[Dataset entries]
★ ★ ★ ★ ★

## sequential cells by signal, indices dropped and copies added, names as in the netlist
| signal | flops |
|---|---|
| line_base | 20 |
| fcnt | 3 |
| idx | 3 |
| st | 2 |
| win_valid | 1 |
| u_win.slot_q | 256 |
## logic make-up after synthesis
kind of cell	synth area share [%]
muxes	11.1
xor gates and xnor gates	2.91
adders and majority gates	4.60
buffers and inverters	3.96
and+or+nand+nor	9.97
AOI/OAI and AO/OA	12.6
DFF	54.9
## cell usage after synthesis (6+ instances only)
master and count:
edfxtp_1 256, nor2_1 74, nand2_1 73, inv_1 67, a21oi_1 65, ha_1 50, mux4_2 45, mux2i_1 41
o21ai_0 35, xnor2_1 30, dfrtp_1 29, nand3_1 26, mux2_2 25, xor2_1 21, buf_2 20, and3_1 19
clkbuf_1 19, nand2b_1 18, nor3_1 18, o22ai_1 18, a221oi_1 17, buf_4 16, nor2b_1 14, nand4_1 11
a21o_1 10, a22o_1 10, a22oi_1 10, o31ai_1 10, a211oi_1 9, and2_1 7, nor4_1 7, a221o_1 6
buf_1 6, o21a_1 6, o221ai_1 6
==> config.mk <==
export PLATFORM = sky130hd
export DESIGN_NAME = rxdma_copy_engine
export DESIGN_NICKNAME = d
export VERILOG_FILES = /design/src/rtl/rxdma_pkg.sv /design/src/rtl/rxdma_chunk_calc.sv /design/src/rtl/rxdma_port_gate.sv /design/src/rtl/rxdma_done_fmt.sv /design/src/rtl/rxdma_copy_engine.sv
export SDC_FILE = /design/constraint.sdc
export NUM_CORES = 1
export LEC_CHECK = 0
export BUFFER_PORTS_ARGS = -buffer_cell sky130_fd_sc_hd__buf_4
export CORE_ASPECT_RATIO = 0.7
export CORE_MARGIN = 3
export CORE_UTILIZATION = 54
export DETAILED_ROUTE_END_ITERATION = 10
export HOLD_SLACK_MARGIN = 0.15
export PLACE_DENSITY = 0.82
export SYNTH_ARGS = -nofsm -noshare
export SYNTH_HDL_FRONTEND = slang
export SYNTH_HIERARCHICAL = 1
export SYNTH_SLANG_ARGS = --single-unit
==> constraint.sdc <==
create_clock -name clk -period 4.7 [get_ports clk]
set_input_delay 0 -clock clk [delete_from_list [all_inputs] [get_ports clk]]
set_output_delay 0 -clock clk [all_outputs]
set_load 0.02 [all_outputs]
==> src/rtl/rxdma_pkg.sv <==
package rxdma_pkg;

    typedef enum logic [2:0] {
        RX_IDLE       = 3'd0,
        RX_FIFO_BLOCK = 3'd1,
        RX_BEGIN_COPY = 3'd2,
        RX_COPY       = 3'd3,
        RX_COPY_DONE  = 3'd4
    } rx_state_e;

    localparam int FLAG_W = 6;

    localparam int FL_IP      = 0;
    localparam int FL_IP_ERR  = 1;
    localparam int FL_TCP     = 2;
    localparam int FL_TCP_ERR = 3;
    localparam int FL_UDP     = 4;
    localparam int FL_UDP_ERR = 5;

endpackage

==> src/rtl/rxdma_chunk_calc.sv <==
module rxdma_chunk_calc #(
    parameter int LEN_W        = 16,
    parameter int COST_W       = 24,
    parameter int DMA_DELAY    = 8,
    parameter int BLOCK_FACTOR = 3,
    parameter int BLOCK_SHIFT  = 6
) (
    input  logic [LEN_W-1:0]  desc_len,
    input  logic [LEN_W-1:0]  remain,
    output logic [LEN_W-1:0]  chunk_len,
    output logic [COST_W-1:0] cost
);
    localparam int BLK_MASK = (1 << BLOCK_SHIFT) - 1;

    logic [LEN_W:0] rounded;
    logic [LEN_W:0] blocks;

    always_comb begin
        chunk_len = (desc_len < remain) ? desc_len : remain;
        rounded   = {1'b0, chunk_len} + (LEN_W+1)'(BLK_MASK);
        blocks    = rounded >> BLOCK_SHIFT;
        cost      = COST_W'(DMA_DELAY) + COST_W'(blocks) * COST_W'(BLOCK_FACTOR);
    end

endmodule

==> src/rtl/rxdma_port_gate.sv <==
module rxdma_port_gate (
    input  logic in_begin,
    input  logic dma_busy,
    input  logic tx_waiting,
    output logic req
);
    // Transmit side is served first whenever it is waiting to start.
    always_comb begin
        req = in_begin && !dma_busy && !tx_waiting;
    end

endmodule

==> src/rtl/rxdma_done_fmt.sv <==
module rxdma_done_fmt #(
    parameter int LEN_W  = 16,
    parameter int FLAG_W = 6,
    parameter int CNT_W  = 7,
    parameter int FCNT_W = 8,
    localparam int WORD_W = LEN_W + FLAG_W + 3 + CNT_W
) (
    input  logic [LEN_W-1:0]  len,
    input  logic [FLAG_W-1:0] flags,
    input  logic              more,
    input  logic              complete,
    input  logic              busy,
    input  logic [FCNT_W-1:0] fifo_count,
    output logic [WORD_W-1:0] word
);
    localparam int CNT_MAX = (1 << CNT_W) - 1;

    logic [CNT_W-1:0] cnt_field;

    generate
        if (FCNT_W > CNT_W) begin : g_sat
            always_comb begin
                if (fifo_count > FCNT_W'(CNT_MAX))
                    cnt_field = CNT_W'(CNT_MAX);
                else
                    cnt_field = fifo_count[CNT_W-1:0];
            end
        end else begin : g_ext
            always_comb begin
                cnt_field = CNT_W'(fifo_count);
            end
        end
    endgenerate

    always_comb begin
        word = {cnt_field, busy, complete, more, flags, len};
    end

endmodule

==> src/rtl/rxdma_copy_engine.sv <==
module rxdma_copy_engine
    import rxdma_pkg::*;
#(
    parameter int ADDR_W       = 32,
    parameter int LEN_W        = 16,
    parameter int FCNT_W       = 8,
    parameter int CNT_W        = 7,
    parameter int COST_W       = 24,
    parameter int DMA_DELAY    = 8,
    parameter int BLOCK_FACTOR = 3,
    parameter int BLOCK_SHIFT  = 6,
    localparam int DONE_W      = LEN_W + FLAG_W + 3 + CNT_W
) (
    input  logic              clk,
    input  logic              rst_n,
    input  logic              desc_wr,
    input  logic [ADDR_W-1:0] desc_addr,
    input  logic [LEN_W-1:0]  desc_len,
    output logic              desc_err,
    input  logic [FCNT_W-1:0] fifo_count,
    input  logic [LEN_W-1:0]  fifo_head_len,
    input  logic [FLAG_W-1:0] fifo_head_flags,
    output logic              fifo_pop,
    input  logic              tx_waiting,
    input  logic              dma_busy,
    output logic              dma_req,
    input  logic              dma_gnt,
    input  logic              dma_done,
    output logic [ADDR_W-1:0] dma_addr,
    output logic [LEN_W-1:0]  dma_off,
    output logic [LEN_W-1:0]  dma_len,
    output logic [COST_W-1:0] dma_cost,
    output logic [DONE_W-1:0] done_word,
    output logic              irq_rx_dma
);

    rx_state_e state, state_nx;

    logic [ADDR_W-1:0] desc_addr_q;
    logic [LEN_W-1:0]  desc_len_q;
    logic [LEN_W-1:0]  rem_q;
    logic [LEN_W-1:0]  off_q;
    logic [LEN_W-1:0]  chunk_q;
    logic [FLAG_W-1:0] flags_q;
    logic              in_pkt_q;
    logic              desc_err_q;

    logic [LEN_W-1:0]  done_len_q;
    logic [FLAG_W-1:0] done_flags_q;
    logic              done_more_q;
    logic              done_cmpl_q;
    logic              done_busy_q;

    logic [LEN_W-1:0]  chunk_len;
    logic [COST_W-1:0] chunk_cost;
    logic              gate_req;
    logic              take_pkt;
    logic              last_chunk;

    rxdma_chunk_calc #(
        .LEN_W       (LEN_W),
        .COST_W      (COST_W),
        .DMA_DELAY   (DMA_DELAY),
        .BLOCK_FACTOR(BLOCK_FACTOR),
        .BLOCK_SHIFT (BLOCK_SHIFT)
    ) u_calc (
        .desc_len (desc_len_q),
        .remain   (rem_q),
        .chunk_len(chunk_len),
        .cost     (chunk_cost)
    );

    rxdma_port_gate u_gate (
        .in_begin  (state == RX_BEGIN_COPY),
        .dma_busy  (dma_busy),
        .tx_waiting(tx_waiting),
        .req       (gate_req)
    );

    rxdma_done_fmt #(
        .LEN_W (LEN_W),
        .FLAG_W(FLAG_W),
        .CNT_W (CNT_W),
        .FCNT_W(FCNT_W)
    ) u_fmt (
        .len       (done_len_q),
        .flags     (done_flags_q),
        .more      (done_more_q),
        .complete  (done_cmpl_q),
        .busy      (done_busy_q),
        .fifo_count(fifo_count),
        .word      (done_word)
    );

    assign take_pkt   = (state == RX_FIFO_BLOCK) && !in_pkt_q && (fifo_count != '0);
    assign last_chunk = (rem_q == chunk_q);

    // Next-state logic
    always_comb begin
        state_nx = state;
        unique case (state)
            RX_IDLE:       if (desc_wr) state_nx = RX_FIFO_BLOCK;
            RX_FIFO_BLOCK: if (in_pkt_q || fifo_count != '0) state_nx = RX_BEGIN_COPY;
            RX_BEGIN_COPY: if (gate_req && dma_gnt) state_nx = RX_COPY;
            RX_COPY:       if (dma_done) state_nx = RX_COPY_DONE;
            RX_COPY_DONE:  state_nx = RX_IDLE;
            default:       state_nx = RX_IDLE;
        endcase
    end

    // State register
    always_ff @(posedge clk or negedge rst_n) begin
        if (!rst_n) state <= RX_IDLE;
        else        state <= state_nx;
    end

    // Outputs
    always_comb begin
        dma_req    = gate_req;
        dma_addr   = desc_addr_q;
        dma_off    = off_q;
        dma_len    = chunk_len;
        dma_cost   = chunk_cost;
        irq_rx_dma = (state == RX_COPY_DONE);
        fifo_pop   = (state == RX_COPY_DONE) && last_chunk;
        desc_err   = desc_err_q;
    end

    // Datapath
    always_ff @(posedge clk or negedge rst_n) begin
        if (!rst_n) begin
            desc_addr_q  <= '0;
            desc_len_q   <= '0;
            rem_q        <= '0;
            off_q        <= '0;
            chunk_q      <= '0;
            flags_q      <= '0;
            in_pkt_q     <= 1'b0;
            desc_err_q   <= 1'b0;
            done_len_q   <= '0;
            done_flags_q <= '0;
            done_more_q  <= 1'b0;
            done_cmpl_q  <= 1'b0;
            done_busy_q  <= 1'b0;
        end else begin
            desc_err_q <= desc_wr && (state != RX_IDLE);

            if (state == RX_IDLE && desc_wr) begin
                desc_addr_q  <= desc_addr;
                desc_len_q   <= desc_len;
                done_len_q   <= '0;
                done_flags_q <= '0;
                done_more_q  <= 1'b0;
                done_cmpl_q  <= 1'b0;
                done_busy_q  <= 1'b1;
            end

            if (take_pkt) begin
                rem_q    <= fifo_head_len;
                off_q    <= '0;
                flags_q  <= fifo_head_flags;
                in_pkt_q <= 1'b1;
            end

            if (state == RX_BEGIN_COPY && gate_req && dma_gnt)
                chunk_q <= chunk_len;

            if (state == RX_COPY_DONE) begin
                done_len_q   <= chunk_q;
                done_flags_q <= flags_q;
                done_cmpl_q  <= 1'b1;
                done_busy_q  <= 1'b0;
                if (last_chunk) begin
                    done_more_q <= 1'b0;
                    in_pkt_q    <= 1'b0;
                end else begin
                    done_more_q <= 1'b1;
                    off_q       <= off_q + chunk_q;
                    rem_q       <= rem_q - chunk_q;
                end
            end
        end
    end

    // Assertions
    p_ignore_desc_r3: assert property (@(posedge clk) disable iff (!rst_n)
        (state != RX_IDLE && desc_wr) |=> (desc_err && $stable(desc_len_q) && $stable(desc_addr_q)));

    p_wait_empty_r4: assert property (@(posedge clk) disable iff (!rst_n)
        (state == RX_FIFO_BLOCK && !in_pkt_q && fifo_count == '0) |=> (state == RX_FIFO_BLOCK));

    p_chunk_bound_r5: assert property (@(posedge clk) disable iff (!rst_n)
        dma_req |-> (dma_len <= rem_q && dma_len <= desc_len_q));

    p_hold_begin_r7: assert property (@(posedge clk) disable iff (!rst_n)
        (state == RX_BEGIN_COPY && (dma_busy || tx_waiting)) |=> (state == RX_BEGIN_COPY));

    p_pop_last_r9: assert property (@(posedge clk) disable iff (!rst_n)
        fifo_pop |=> (state == RX_IDLE && !in_pkt_q && !done_more_q));

    p_irq_pulse_r10: assert property (@(posedge clk) disable iff (!rst_n)
        irq_rx_dma |=> (!irq_rx_dma && done_cmpl_q));

    p_flags_hold_r11: assert property (@(posedge clk) disable iff (!rst_n)
        (in_pkt_q && $past(in_pkt_q)) |-> $stable(flags_q));

endmodule

==> impl_metrics.tcl <==
set metrics [dict create \
    run_status "complete, no violations" \
    final_cell_mix "buf_4 (216), dfrtp_1 (128), nand2_1 (113)" \
    cts_buffers 17 \
    die_w_um 155 \
    fin_crit_sh 0.979 \
    antenna_found_initial 0 \
    fillCellCount 1008 \
    clk_pin_slew_ns 0.06 \
    synth.yosys.warnings 6 \
    wl_met3_mm 2.01 \
    ioPinCount 209 \
    maxCapViolCount 0 \
    cts_root_buf "clkbuf_16" \
    chipHeight_um 110 \
    drt_pass1_iterations 5 \
    wl_mm 24.0 \
    ys.flop_type "dfrtp_1" \
    clock-sinks 132 \
    wl_met1_mm 10.0 \
    max_freq_ghz 0.217 \
    start_util 0.560 \
    grt_first_pass_wirelength_mm 37.8 \
    clock_latency_ns 0.42 \
    rr_worst_depth 9 \
    hpwl_mm 16.1 \
    drive_gt1_frac 0.321 \
    grt_pass1_vias 7395 \
    hold_viol 0 \
    synth.distinct_cells 66 \
    tightest_slew_ns 1.22 \
    cts_tree "yes" \
    multi_input_area_um2 4560 \
    drt_iter0_markers 519 \
    r2r-end "dma_off[9]" \
    end_kind "output port" \
    yosysSeqAreaShare 0.396 \
    syn_area_um2 8350 \
    async_flop_share 1.00 \
    required_ns 4.70 \
    overflow 0 \
    cts_max_level 4 \
    port_buffers 197 \
    track_usage 0.281 \
    critPathArrivalTime_ns 4.60 \
    finalSetupViolations 0 \
    viasPerCell 5.56 \
    relSlewSlack 0.187 \
    dr_wl_met2_mm 11.6 \
    drv_slew 0 \
    cp_top_family "adder cells" \
    critPathMaxStageDelay_ns 0.47 \
    layout_commonest_cell "buf_4" \
    die-area_um2 17000 \
    synth.avg_cell_area_um2 9.76 \
    critPathSlowestCell "dfrtp_1" \
    startpoint_type "register" \
    yosys_register_bits 132 \
    crit_path_frequent_cell "ha_1" \
    clockBufferDepth 2 \
    route.top_layer_used "met4" \
    n_antenna_cell 0 \
    path_cells "inv_1 > ha_1 > nand2_1 > nor2_1 > nand2_2 > o21ai_4 > buf_12 > buf_4 > mux2_2 > xnor2_1 > ha_1 > ha_1 > a21oi_1 > o21ai_2 > or4_1 > nand3_2 > buf_6" \
    area_growth_syn_to_layout_pct 35.7 \
    crit_type "register to output port" \
    num_vias 7371 \
    finClkSkew_ns 0.0122 \
    grt_max_degree 97 \
    synth-edff-count 0 \
    postRouteAntennaNets 0 \
    fp-row-count 37 \
    synthCells 855 \
    regToRegSetupSlack_ns 1.64 \
    holdWs_ns 0.237 \
    regArea_um2 3310 \
    hold_class "primary input to async pin" \
    post_drt_wl_per_cell_um 18.1 \
    critPathMaxFanout 10 \
    r2r-start "rem_q[2]" \
    cp.buffers_inverters 4 \
    min_period_ns 4.60 \
    drc_errors 0 \
    core_area_um2 14900 \
    fin_nets 1270 \
    gp_congestion 0.905 \
]
## what timing repair did
item / in CTS / in global routing
gates resized for setup: 9 / 21
gates cloned: 0 / 0
buffers inserted: 2 / 9
endpoints found under the setup margin: 3 / 4
hold endpoints to repair: 170 / 0
pin swaps: 1 / 11
hold buffers: 80 / 0
## cell families after synthesis
group,count (synthesis),share of synthesized area
buffers and inverters,116,0.0739
adders and majority gates,68,0.105
muxes,74,0.105
and+or+nand+nor,242,0.134
xor gates and xnor gates,44,0.0462
other,1,0.000449
AOI/OAI and AO/OA,178,0.141
DFF,132,0.396
## registers in the layout (all words and copies together), names as in the netlist, 3 cells and up
signal	cells
flags_q	6
done_len_q	16
state	3
done_flags_q	6
dma_addr	32
dma_off	16
desc_len_q	16
rem_q	16
chunk_q	16
## layout make-up
cell class | instances | share of cell area
clock inverter | 14 | 0.0123
sequential | 132 | 0.292
timing repair buffer | 299 | 0.218
clock buffer | 18 | 0.0379
multi-input combinational | 617 | 0.402
tap | 195 | 0.0215
inverter | 50 | 0.0166
## per-stage QoR
| step | setup TNS, ns | area, um^2 | setup WS (ns) | utilization | instances |
|---|---|---|---|---|---|
| floorplan | 0 | 8390 | 0.721 | - | 865 |
| global placement | 0 | 9770 | 0.431 | 0.655 | 1202 |
| detailed placement | 0 | 9770 | 0.241 | 0.655 | 1202 |
| CTS | 0 | 11200 | 0.0196 | 0.751 | 1316 |
| global route | -0.131 | 11300 | -0.0965 | 0.760 | 1325 |
| finish | 0 | 11300 | 0.101 | 0.760 | 1325 |
## worst max-delay path by stage
| stage | startpoint | end | slack, ns | depth (start not counted) |
|---|---|---|---|---|
| finish | rem_q[10] | dma_cost[11] | 0.10 | 17 |
| global placement | rem_q[7] | dma_cost[11] | 0.43 | 21 |
| detailed placement | rem_q[7] | dma_cost[11] | 0.24 | 21 |
| floorplan | rem_q[2] | dma_cost[10] | 0.72 | 20 |
| CTS | rem_q[7] | dma_cost[12] | 0.02 | 19 |
| global route | rem_q[8] | dma_cost[11] | -0.1 | 17 |
## routing by layer
| metal | GRT usage | up-vias |
|---|---|---|
| met3 | 0.0718 | 38 |
| met1 | 0.366 | 3539 |
| met4 | 0.0687 | 0 |
| li1 | - | 3479 |
| met2 | 0.478 | 315 |
| met5 | 0 | - |
## worst register-to-register path: cells and delay by family, from the launching register on
| kind | cells | cell delay (ns) |
|---|---|---|
| and+or+nand+nor | 5 | 1.62 |
| AOI/OAI and AO/OA | 1 | 0.07 |
| adders and majority gates | 1 | 0.35 |
| DFF | 1 | 0.41 |
| buffers and inverters | 2 | 0.53 |
## Yosys cell counts (14+ instances only)
cell,n,area (um^2)
buf_4,37,278
nand3_1,28,140
a31oi_1,14,87.6
o21ai_1,24,120
nand2_1,114,428
dfrtp_1,132,3300
nor2_1,42,158
o21ai_0,42,210
ha_1,65,813
xor2_1,16,140
inv_1,49,184
a21oi_1,32,160
clkbuf_1,16,60.1
xnor2_1,28,245
mux2_2,60,676
Power is not shown: default switching activity piles up to over one toggle a cycle in this logic, so the estimate is an artifact.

★ ★ ★ ★ ★

What is asked for is an exact copy of the lines above from the one containing "p_irq_pulse_r10: assert property" through the one containing "clk_pin_slew_ns 0.06 \", and only those.

    p_irq_pulse_r10: assert property (@(posedge clk) disable iff (!rst_n)
        irq_rx_dma |=> (!irq_rx_dma && done_cmpl_q));

    p_flags_hold_r11: assert property (@(posedge clk) disable iff (!rst_n)
        (in_pkt_q && $past(in_pkt_q)) |-> $stable(flags_q));

endmodule

==> impl_metrics.tcl <==
set metrics [dict create \
    run_status "complete, no violations" \
    final_cell_mix "buf_4 (216), dfrtp_1 (128), nand2_1 (113)" \
    cts_buffers 17 \
    die_w_um 155 \
    fin_crit_sh 0.979 \
    antenna_found_initial 0 \
    fillCellCount 1008 \
    clk_pin_slew_ns 0.06 \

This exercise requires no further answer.